O presidente francês, Nicolas Sarkozy, conta com sua sólida relação pessoal com Lula para ajudar a selar o acordo, que pode ser a primeira exportação do Rafale e tem o potencial de abrir as portas para vendas da aeronave em outras regiões. O Rafale é a próxima geração francesa de caças de multiemprego e tem sido o carro-chefe da indústria de armas francesa. O modelo, no entanto, tem tido dificuldades em encontrar compradores externos, embora tenha sido finalista em várias concorrências.
Reação no Parlamento
O senador Renato Casagrande (PSB-ES) quer que a Comissão de Relações Exteriores e Defesa Nacional do Senado (CRE) ouça o ministro da Defesa, Nelson Jobim, sobre o processo de escolha da empresa que fornecerá 36 aeronaves para a Força Aérea Brasileira (FAB).
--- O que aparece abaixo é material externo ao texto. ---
### src/cache_control.sv
// Assumes the CPU holds its request until resp and memory pulses resp once per request.
`timescale 1ns/1ps

module cache_control (
    input  logic                     clk,
    input  logic                     rst,
    input  cache_pkg::cpu_req_t      req,
    input  cache_pkg::cache_status_t status,
    input  logic                     pmem_resp,
    output logic                     resp,
    output logic                     pmem_read,
    output logic                     pmem_write,
    output cache_pkg::cache_ctrl_t   ctrl,
    output cache_pkg::cache_event_t  events
);

    enum logic [1:0] {
        IDLE,
        COMPARE_TAG,
        ALLOCATE,
        WRITE_BACK
    } state, next_state;

    logic retry;   // Second compare after a refill.

    always_comb begin
        next_state = state;
        resp       = 1'b0;
        pmem_read  = 1'b0;
        pmem_write = 1'b0;
        ctrl       = '0;
        events     = '0;
        case (state)
            IDLE: begin
                if (req.read || req.write) begin
                    next_state = COMPARE_TAG;
                end
            end
            COMPARE_TAG: begin
                if (status.hit) begin
                    resp            = 1'b1;
                    ctrl.lru_update = 1'b1;
                    ctrl.cpu_store  = req.write;
                    events.hit      = !retry;   // Refill hit is not a hit.
                    next_state      = IDLE;
                end else begin
                    events.miss = 1'b1;
                    if (status.victim_dirty) begin
                        next_state = WRITE_BACK;
                    end else begin
                        next_state = ALLOCATE;
                    end
                end
            end
            ALLOCATE: begin
                pmem_read = 1'b1;
                if (pmem_resp) begin
                    ctrl.refill_load = 1'b1;   // Line lands with the pulse.
                    next_state       = COMPARE_TAG;
                end
            end
            WRITE_BACK: begin
                pmem_write     = 1'b1;
                ctrl.wb_select = 1'b1;
                if (pmem_resp) begin
                    events.wback = 1'b1;
                    next_state   = ALLOCATE;
                end
            end
            default: begin
                next_state = IDLE;
            end
        endcase
    end

    always_ff @(posedge clk) begin
        if (rst) begin
            state <= IDLE;
        end else begin
            state <= next_state;
        end
    end

    always_ff @(posedge clk) begin
        if (rst) begin
            retry <= 1'b0;
        end else if (ctrl.refill_load) begin
            retry <= 1'b1;
        end else if (resp) begin
            retry <= 1'b0;   // Request finished.
        end
    end

    // Memory sees one command at a time.
    a_pmem_exclusive: assert property (
        @(posedge clk) disable iff (rst)
        !(pmem_read && pmem_write)
    ) else $error("pmem read and write both high");

    // CPU response only comes out of a tag compare.
    a_resp_in_compare: assert property (
        @(posedge clk) disable iff (rst)
        resp |-> (state == COMPARE_TAG)
    ) else $error("resp outside compare tag");

endmodule
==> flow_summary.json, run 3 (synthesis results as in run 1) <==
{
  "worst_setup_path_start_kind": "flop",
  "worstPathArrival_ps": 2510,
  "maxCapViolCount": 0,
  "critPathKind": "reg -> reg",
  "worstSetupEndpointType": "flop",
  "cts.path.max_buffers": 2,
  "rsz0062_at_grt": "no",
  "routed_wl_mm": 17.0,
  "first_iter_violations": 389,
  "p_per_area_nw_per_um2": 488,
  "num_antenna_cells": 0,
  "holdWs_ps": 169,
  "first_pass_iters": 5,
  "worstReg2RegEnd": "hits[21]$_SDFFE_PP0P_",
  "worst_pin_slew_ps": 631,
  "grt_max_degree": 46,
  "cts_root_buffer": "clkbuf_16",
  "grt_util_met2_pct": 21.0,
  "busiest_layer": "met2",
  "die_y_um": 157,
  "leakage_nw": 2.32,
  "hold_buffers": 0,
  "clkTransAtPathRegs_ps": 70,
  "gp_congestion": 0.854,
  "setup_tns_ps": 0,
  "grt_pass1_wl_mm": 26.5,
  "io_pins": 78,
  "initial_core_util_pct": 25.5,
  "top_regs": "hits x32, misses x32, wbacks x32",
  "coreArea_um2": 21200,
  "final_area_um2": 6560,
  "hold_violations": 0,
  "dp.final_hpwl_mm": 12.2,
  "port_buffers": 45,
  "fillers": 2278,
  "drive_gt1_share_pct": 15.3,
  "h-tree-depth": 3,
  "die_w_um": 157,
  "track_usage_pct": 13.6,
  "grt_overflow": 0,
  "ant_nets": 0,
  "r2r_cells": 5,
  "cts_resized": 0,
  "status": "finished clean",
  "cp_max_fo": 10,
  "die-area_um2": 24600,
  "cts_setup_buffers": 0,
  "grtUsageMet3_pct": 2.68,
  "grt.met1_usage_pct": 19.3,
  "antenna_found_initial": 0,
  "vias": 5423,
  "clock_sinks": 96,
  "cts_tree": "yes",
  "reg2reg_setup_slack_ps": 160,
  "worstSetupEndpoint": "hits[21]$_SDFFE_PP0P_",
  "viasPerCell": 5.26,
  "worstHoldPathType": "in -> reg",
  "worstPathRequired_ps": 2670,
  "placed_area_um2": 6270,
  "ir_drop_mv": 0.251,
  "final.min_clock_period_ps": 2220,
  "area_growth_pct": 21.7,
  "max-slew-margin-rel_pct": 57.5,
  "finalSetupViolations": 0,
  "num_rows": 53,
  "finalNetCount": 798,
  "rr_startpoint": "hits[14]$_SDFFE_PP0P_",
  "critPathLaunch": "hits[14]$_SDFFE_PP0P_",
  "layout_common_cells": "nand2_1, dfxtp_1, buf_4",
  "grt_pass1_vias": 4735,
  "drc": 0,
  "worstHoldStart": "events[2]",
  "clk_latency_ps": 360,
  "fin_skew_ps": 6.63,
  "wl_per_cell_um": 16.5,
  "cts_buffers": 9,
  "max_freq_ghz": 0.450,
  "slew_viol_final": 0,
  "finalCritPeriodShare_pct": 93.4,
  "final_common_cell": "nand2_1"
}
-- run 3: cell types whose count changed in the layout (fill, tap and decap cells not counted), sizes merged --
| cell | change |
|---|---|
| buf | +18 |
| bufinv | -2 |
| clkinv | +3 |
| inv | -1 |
– Nós já tínhamos muitas dúvidas com relação à decisão (do presidente Luiz Inácio Lula da silva) pelos caças franceses. Naturalmente, as nossas dúvidas aumentam. Cabe ao Senado tentar esclarecer todas essas dúvidas. Queremos saber o que orientou a FAB em seu relatório e como o governo vai se posicionar em relação ao tema – justificou Casagrande.
Em setembro de 2009, antes da conclusão do relatório, o presidente Luiz Lula chegou a anunciar a decisão de iniciar as negociações para a compra dos caças franceses Rafale, fabricados pela Dassault. Depois, o próprio governo negou que a decisão já tivesse sido tomada.